Exercise description: Extract each line holding the word "before" from the entries.
= Beginning of Section =
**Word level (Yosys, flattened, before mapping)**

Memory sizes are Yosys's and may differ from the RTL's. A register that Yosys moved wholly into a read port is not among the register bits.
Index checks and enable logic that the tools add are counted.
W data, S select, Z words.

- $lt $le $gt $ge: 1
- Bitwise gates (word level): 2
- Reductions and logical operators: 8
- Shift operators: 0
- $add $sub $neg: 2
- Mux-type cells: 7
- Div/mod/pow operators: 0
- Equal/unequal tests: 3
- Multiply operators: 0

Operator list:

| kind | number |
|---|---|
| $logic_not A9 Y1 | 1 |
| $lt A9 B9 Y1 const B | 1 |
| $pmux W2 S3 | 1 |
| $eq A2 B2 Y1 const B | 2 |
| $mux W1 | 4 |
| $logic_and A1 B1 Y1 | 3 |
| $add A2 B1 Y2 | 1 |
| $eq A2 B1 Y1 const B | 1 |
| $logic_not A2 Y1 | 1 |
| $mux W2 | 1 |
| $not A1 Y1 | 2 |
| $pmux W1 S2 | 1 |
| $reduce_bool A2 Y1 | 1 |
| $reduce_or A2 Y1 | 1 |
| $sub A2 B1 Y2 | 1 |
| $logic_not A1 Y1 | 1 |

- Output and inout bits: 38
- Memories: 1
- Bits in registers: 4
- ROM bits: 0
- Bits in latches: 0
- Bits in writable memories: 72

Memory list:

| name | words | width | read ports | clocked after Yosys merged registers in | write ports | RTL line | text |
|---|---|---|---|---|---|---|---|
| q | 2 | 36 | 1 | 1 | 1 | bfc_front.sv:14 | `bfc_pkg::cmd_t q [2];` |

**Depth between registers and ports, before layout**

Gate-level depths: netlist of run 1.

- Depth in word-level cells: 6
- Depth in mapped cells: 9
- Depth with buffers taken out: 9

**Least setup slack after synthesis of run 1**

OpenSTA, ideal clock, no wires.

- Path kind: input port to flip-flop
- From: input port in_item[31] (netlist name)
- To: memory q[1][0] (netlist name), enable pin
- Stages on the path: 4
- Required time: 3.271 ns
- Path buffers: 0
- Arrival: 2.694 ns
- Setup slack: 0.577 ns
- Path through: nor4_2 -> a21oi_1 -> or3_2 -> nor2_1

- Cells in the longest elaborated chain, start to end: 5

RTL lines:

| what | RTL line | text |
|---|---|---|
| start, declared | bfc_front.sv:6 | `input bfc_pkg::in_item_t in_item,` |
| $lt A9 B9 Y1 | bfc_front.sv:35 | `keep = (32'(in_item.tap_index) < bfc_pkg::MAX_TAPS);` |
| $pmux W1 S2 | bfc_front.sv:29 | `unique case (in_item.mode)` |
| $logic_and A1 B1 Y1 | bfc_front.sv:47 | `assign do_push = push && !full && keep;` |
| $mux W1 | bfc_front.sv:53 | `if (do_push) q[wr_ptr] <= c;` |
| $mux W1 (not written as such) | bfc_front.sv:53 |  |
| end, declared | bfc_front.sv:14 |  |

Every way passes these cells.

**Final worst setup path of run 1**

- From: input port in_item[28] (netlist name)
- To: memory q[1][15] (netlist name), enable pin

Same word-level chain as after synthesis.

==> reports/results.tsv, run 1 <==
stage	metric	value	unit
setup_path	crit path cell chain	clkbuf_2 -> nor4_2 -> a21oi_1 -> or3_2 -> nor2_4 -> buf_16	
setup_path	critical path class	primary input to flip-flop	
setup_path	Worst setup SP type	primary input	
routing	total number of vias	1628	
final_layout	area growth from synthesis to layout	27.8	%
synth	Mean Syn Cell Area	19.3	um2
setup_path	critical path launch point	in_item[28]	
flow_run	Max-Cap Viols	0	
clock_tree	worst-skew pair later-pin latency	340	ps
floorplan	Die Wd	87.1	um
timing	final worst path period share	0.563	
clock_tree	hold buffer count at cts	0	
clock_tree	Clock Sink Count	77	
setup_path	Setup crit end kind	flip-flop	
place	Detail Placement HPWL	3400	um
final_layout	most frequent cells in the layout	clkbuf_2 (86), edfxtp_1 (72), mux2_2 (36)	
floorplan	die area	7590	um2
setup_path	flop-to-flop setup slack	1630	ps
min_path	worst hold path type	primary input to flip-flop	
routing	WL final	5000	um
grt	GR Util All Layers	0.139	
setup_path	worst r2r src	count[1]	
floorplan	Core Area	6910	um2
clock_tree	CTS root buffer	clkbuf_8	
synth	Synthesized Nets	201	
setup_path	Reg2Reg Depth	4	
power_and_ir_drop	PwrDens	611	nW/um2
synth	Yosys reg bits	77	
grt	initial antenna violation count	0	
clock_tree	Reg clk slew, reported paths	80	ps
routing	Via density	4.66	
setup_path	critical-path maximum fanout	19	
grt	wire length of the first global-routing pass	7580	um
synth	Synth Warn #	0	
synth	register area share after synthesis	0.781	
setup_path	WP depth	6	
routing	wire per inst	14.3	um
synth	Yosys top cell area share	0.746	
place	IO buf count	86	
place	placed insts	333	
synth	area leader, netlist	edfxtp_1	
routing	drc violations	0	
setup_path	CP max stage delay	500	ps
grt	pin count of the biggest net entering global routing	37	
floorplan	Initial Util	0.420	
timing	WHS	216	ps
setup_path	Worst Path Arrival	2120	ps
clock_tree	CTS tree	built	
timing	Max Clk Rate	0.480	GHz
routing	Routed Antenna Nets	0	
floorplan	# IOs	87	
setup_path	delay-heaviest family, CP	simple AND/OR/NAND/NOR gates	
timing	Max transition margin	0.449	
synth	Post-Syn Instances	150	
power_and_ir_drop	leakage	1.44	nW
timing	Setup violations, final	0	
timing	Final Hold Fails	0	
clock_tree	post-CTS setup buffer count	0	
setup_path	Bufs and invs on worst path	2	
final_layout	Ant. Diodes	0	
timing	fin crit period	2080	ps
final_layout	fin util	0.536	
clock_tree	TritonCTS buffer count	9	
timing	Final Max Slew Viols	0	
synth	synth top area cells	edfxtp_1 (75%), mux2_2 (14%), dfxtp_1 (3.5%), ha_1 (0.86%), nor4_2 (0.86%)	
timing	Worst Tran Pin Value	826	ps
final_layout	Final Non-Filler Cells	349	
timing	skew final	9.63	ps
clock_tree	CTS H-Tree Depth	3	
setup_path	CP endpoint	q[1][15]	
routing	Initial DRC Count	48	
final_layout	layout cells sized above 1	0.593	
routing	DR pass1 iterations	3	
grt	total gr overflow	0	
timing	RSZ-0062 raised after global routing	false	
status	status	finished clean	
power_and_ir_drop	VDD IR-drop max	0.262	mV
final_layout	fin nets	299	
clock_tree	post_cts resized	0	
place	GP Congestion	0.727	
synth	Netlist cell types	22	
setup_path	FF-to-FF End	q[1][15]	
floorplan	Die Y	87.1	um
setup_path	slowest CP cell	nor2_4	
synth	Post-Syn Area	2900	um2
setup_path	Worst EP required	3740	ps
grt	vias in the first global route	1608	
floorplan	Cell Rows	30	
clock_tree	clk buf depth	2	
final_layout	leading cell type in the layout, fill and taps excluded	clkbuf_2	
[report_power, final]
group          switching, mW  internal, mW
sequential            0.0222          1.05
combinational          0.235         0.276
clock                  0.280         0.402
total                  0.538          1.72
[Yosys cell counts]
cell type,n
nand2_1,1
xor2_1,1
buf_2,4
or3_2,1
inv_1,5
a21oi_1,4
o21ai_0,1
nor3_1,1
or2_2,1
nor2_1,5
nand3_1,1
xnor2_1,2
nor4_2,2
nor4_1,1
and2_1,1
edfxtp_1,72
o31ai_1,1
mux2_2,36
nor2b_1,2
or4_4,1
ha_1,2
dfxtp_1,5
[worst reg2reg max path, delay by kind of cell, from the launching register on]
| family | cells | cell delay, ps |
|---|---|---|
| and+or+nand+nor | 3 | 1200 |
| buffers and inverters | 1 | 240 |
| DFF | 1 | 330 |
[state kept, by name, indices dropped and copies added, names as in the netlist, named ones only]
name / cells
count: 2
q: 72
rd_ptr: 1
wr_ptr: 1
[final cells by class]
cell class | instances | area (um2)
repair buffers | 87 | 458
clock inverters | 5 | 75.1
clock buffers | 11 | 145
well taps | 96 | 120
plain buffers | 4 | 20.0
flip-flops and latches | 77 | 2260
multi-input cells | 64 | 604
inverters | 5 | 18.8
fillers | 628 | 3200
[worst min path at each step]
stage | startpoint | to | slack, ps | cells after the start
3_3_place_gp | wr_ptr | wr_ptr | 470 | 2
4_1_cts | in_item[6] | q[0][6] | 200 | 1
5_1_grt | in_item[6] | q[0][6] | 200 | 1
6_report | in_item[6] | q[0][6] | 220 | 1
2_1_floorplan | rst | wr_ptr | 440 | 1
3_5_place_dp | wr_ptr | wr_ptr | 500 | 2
= End of Section =
Solution for this problem:
**Word level (Yosys, flattened, before mapping)**
**Depth between registers and ports, before layout**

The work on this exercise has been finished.